**ENTRIES SHOWN:**
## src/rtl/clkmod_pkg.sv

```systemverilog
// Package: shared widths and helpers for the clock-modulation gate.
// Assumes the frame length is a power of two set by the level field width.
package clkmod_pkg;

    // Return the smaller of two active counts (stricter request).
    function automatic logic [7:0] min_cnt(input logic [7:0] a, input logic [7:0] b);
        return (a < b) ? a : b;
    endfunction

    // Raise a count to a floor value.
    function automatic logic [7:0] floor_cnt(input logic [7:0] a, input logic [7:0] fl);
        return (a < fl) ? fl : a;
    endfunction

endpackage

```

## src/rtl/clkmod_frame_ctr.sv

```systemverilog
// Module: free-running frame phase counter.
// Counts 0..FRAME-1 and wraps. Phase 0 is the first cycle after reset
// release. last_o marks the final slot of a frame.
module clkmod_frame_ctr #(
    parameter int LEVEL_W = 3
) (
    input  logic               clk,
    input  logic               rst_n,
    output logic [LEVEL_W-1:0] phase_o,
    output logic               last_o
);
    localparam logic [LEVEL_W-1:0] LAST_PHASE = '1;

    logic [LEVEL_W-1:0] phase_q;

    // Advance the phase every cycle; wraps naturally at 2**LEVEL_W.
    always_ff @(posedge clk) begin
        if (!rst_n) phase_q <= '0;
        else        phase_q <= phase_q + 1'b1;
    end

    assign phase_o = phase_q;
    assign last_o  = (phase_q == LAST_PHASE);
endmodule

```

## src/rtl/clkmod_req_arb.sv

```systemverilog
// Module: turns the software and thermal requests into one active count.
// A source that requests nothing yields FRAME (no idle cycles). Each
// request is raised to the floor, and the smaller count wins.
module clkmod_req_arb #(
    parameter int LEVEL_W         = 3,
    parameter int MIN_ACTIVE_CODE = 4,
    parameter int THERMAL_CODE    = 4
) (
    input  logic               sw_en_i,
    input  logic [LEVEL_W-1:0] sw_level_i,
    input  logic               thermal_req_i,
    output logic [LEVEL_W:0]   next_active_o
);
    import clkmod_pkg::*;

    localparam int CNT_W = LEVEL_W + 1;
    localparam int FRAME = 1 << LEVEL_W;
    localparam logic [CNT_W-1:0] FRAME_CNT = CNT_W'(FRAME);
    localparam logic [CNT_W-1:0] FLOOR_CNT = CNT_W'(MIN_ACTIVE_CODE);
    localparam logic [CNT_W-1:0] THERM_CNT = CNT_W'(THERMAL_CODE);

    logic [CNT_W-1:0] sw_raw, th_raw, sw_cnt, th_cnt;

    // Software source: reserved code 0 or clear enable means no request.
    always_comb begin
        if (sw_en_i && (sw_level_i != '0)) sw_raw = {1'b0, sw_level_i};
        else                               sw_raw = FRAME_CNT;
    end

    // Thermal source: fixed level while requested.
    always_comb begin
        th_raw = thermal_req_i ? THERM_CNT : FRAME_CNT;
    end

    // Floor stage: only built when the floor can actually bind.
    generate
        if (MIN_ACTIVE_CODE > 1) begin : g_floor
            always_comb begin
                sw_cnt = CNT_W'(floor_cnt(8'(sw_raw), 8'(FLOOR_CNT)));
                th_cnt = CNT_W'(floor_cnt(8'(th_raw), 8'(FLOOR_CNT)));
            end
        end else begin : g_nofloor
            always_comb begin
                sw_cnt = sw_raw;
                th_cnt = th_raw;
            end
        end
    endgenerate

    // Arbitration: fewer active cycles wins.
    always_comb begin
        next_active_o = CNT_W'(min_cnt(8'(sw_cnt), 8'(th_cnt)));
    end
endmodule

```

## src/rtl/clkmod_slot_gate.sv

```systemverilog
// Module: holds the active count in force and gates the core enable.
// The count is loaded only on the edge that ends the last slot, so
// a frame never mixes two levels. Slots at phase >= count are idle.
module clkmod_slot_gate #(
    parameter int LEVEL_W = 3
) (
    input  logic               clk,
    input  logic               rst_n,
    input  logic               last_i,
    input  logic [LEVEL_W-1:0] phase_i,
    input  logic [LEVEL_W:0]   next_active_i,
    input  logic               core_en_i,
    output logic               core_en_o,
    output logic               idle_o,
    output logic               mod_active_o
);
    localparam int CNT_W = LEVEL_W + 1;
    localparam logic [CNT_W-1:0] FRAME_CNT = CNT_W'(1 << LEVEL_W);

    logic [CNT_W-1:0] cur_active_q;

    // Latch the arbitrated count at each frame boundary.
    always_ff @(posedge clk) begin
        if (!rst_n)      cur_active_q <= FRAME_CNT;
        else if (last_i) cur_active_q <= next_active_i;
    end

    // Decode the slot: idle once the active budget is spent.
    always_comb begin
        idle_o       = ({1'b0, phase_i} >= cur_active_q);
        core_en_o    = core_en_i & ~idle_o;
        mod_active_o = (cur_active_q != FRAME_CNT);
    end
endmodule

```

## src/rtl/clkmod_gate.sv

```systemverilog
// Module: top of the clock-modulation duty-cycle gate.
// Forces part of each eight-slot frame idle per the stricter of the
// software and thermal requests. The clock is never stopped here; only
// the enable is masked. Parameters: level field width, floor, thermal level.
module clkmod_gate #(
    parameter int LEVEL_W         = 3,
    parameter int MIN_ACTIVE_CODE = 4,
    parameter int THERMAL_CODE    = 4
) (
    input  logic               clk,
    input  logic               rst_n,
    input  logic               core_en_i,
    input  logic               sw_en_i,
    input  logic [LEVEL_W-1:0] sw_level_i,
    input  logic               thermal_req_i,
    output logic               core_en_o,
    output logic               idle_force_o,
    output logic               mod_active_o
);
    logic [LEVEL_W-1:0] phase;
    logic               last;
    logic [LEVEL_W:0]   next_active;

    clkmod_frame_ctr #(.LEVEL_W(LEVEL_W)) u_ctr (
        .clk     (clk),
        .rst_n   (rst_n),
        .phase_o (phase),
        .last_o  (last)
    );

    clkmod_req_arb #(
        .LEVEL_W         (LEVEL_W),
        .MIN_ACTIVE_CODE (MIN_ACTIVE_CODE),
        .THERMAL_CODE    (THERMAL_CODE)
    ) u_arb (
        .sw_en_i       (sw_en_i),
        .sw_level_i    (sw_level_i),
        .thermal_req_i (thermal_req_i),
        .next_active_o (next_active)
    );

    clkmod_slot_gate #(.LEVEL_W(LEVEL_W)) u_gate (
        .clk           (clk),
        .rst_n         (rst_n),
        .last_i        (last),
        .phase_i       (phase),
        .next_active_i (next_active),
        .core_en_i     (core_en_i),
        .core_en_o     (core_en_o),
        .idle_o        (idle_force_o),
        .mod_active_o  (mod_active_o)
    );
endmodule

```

**WORK INSTRUCTION:** All of the material above should be transcribed exactly, with no line omitted.

**ANSWER SECTION:**
## src/rtl/clkmod_pkg.sv

```systemverilog
// Package: shared widths and helpers for the clock-modulation gate.
// Assumes the frame length is a power of two set by the level field width.
package clkmod_pkg;

    // Return the smaller of two active counts (stricter request).
    function automatic logic [7:0] min_cnt(input logic [7:0] a, input logic [7:0] b);
        return (a < b) ? a : b;
    endfunction

    // Raise a count to a floor value.
    function automatic logic [7:0] floor_cnt(input logic [7:0] a, input logic [7:0] fl);
        return (a < fl) ? fl : a;
    endfunction

endpackage

```

## src/rtl/clkmod_frame_ctr.sv

```systemverilog
// Module: free-running frame phase counter.
// Counts 0..FRAME-1 and wraps. Phase 0 is the first cycle after reset
// release. last_o marks the final slot of a frame.
module clkmod_frame_ctr #(
    parameter int LEVEL_W = 3
) (
    input  logic               clk,
    input  logic               rst_n,
    output logic [LEVEL_W-1:0] phase_o,
    output logic               last_o
);
    localparam logic [LEVEL_W-1:0] LAST_PHASE = '1;

    logic [LEVEL_W-1:0] phase_q;

    // Advance the phase every cycle; wraps naturally at 2**LEVEL_W.
    always_ff @(posedge clk) begin
        if (!rst_n) phase_q <= '0;
        else        phase_q <= phase_q + 1'b1;
    end

    assign phase_o = phase_q;
    assign last_o  = (phase_q == LAST_PHASE);
endmodule

```

## src/rtl/clkmod_req_arb.sv

```systemverilog
// Module: turns the software and thermal requests into one active count.
// A source that requests nothing yields FRAME (no idle cycles). Each
// request is raised to the floor, and the smaller count wins.
module clkmod_req_arb #(
    parameter int LEVEL_W         = 3,
    parameter int MIN_ACTIVE_CODE = 4,
    parameter int THERMAL_CODE    = 4
) (
    input  logic               sw_en_i,
    input  logic [LEVEL_W-1:0] sw_level_i,
    input  logic               thermal_req_i,
    output logic [LEVEL_W:0]   next_active_o
);
    import clkmod_pkg::*;

    localparam int CNT_W = LEVEL_W + 1;
    localparam int FRAME = 1 << LEVEL_W;
    localparam logic [CNT_W-1:0] FRAME_CNT = CNT_W'(FRAME);
    localparam logic [CNT_W-1:0] FLOOR_CNT = CNT_W'(MIN_ACTIVE_CODE);
    localparam logic [CNT_W-1:0] THERM_CNT = CNT_W'(THERMAL_CODE);

    logic [CNT_W-1:0] sw_raw, th_raw, sw_cnt, th_cnt;

    // Software source: reserved code 0 or clear enable means no request.
    always_comb begin
        if (sw_en_i && (sw_level_i != '0)) sw_raw = {1'b0, sw_level_i};
        else                               sw_raw = FRAME_CNT;
    end

    // Thermal source: fixed level while requested.
    always_comb begin
        th_raw = thermal_req_i ? THERM_CNT : FRAME_CNT;
    end

    // Floor stage: only built when the floor can actually bind.
    generate
        if (MIN_ACTIVE_CODE > 1) begin : g_floor
            always_comb begin
                sw_cnt = CNT_W'(floor_cnt(8'(sw_raw), 8'(FLOOR_CNT)));
                th_cnt = CNT_W'(floor_cnt(8'(th_raw), 8'(FLOOR_CNT)));
            end
        end else begin : g_nofloor
            always_comb begin
                sw_cnt = sw_raw;
                th_cnt = th_raw;
            end
        end
    endgenerate

    // Arbitration: fewer active cycles wins.
    always_comb begin
        next_active_o = CNT_W'(min_cnt(8'(sw_cnt), 8'(th_cnt)));
    end
endmodule

```

## src/rtl/clkmod_slot_gate.sv

```systemverilog
// Module: holds the active count in force and gates the core enable.
// The count is loaded only on the edge that ends the last slot, so
// a frame never mixes two levels. Slots at phase >= count are idle.
module clkmod_slot_gate #(
    parameter int LEVEL_W = 3
) (
    input  logic               clk,
    input  logic               rst_n,
    input  logic               last_i,
    input  logic [LEVEL_W-1:0] phase_i,
    input  logic [LEVEL_W:0]   next_active_i,
    input  logic               core_en_i,
    output logic               core_en_o,
    output logic               idle_o,
    output logic               mod_active_o
);
    localparam int CNT_W = LEVEL_W + 1;
    localparam logic [CNT_W-1:0] FRAME_CNT = CNT_W'(1 << LEVEL_W);

    logic [CNT_W-1:0] cur_active_q;

    // Latch the arbitrated count at each frame boundary.
    always_ff @(posedge clk) begin
        if (!rst_n)      cur_active_q <= FRAME_CNT;
        else if (last_i) cur_active_q <= next_active_i;
    end

    // Decode the slot: idle once the active budget is spent.
    always_comb begin
        idle_o       = ({1'b0, phase_i} >= cur_active_q);
        core_en_o    = core_en_i & ~idle_o;
        mod_active_o = (cur_active_q != FRAME_CNT);
    end
endmodule

```

## src/rtl/clkmod_gate.sv

```systemverilog
// Module: top of the clock-modulation duty-cycle gate.
// Forces part of each eight-slot frame idle per the stricter of the
// software and thermal requests. The clock is never stopped here; only
// the enable is masked. Parameters: level field width, floor, thermal level.
module clkmod_gate #(
    parameter int LEVEL_W         = 3,
    parameter int MIN_ACTIVE_CODE = 4,
    parameter int THERMAL_CODE    = 4
) (
    input  logic               clk,
    input  logic               rst_n,
    input  logic               core_en_i,
    input  logic               sw_en_i,
    input  logic [LEVEL_W-1:0] sw_level_i,
    input  logic               thermal_req_i,
    output logic               core_en_o,
    output logic               idle_force_o,
    output logic               mod_active_o
);
    logic [LEVEL_W-1:0] phase;
    logic               last;
    logic [LEVEL_W:0]   next_active;

    clkmod_frame_ctr #(.LEVEL_W(LEVEL_W)) u_ctr (
        .clk     (clk),
        .rst_n   (rst_n),
        .phase_o (phase),
        .last_o  (last)
    );

    clkmod_req_arb #(
        .LEVEL_W         (LEVEL_W),
        .MIN_ACTIVE_CODE (MIN_ACTIVE_CODE),
        .THERMAL_CODE    (THERMAL_CODE)
    ) u_arb (
        .sw_en_i       (sw_en_i),
        .sw_level_i    (sw_level_i),
        .thermal_req_i (thermal_req_i),
        .next_active_o (next_active)
    );

    clkmod_slot_gate #(.LEVEL_W(LEVEL_W)) u_gate (
        .clk           (clk),
        .rst_n         (rst_n),
        .last_i        (last),
        .phase_i       (phase),
        .next_active_i (next_active),
        .core_en_i     (core_en_i),
        .core_en_o     (core_en_o),
        .idle_o        (idle_force_o),
        .mod_active_o  (mod_active_o)
    );
endmodule

```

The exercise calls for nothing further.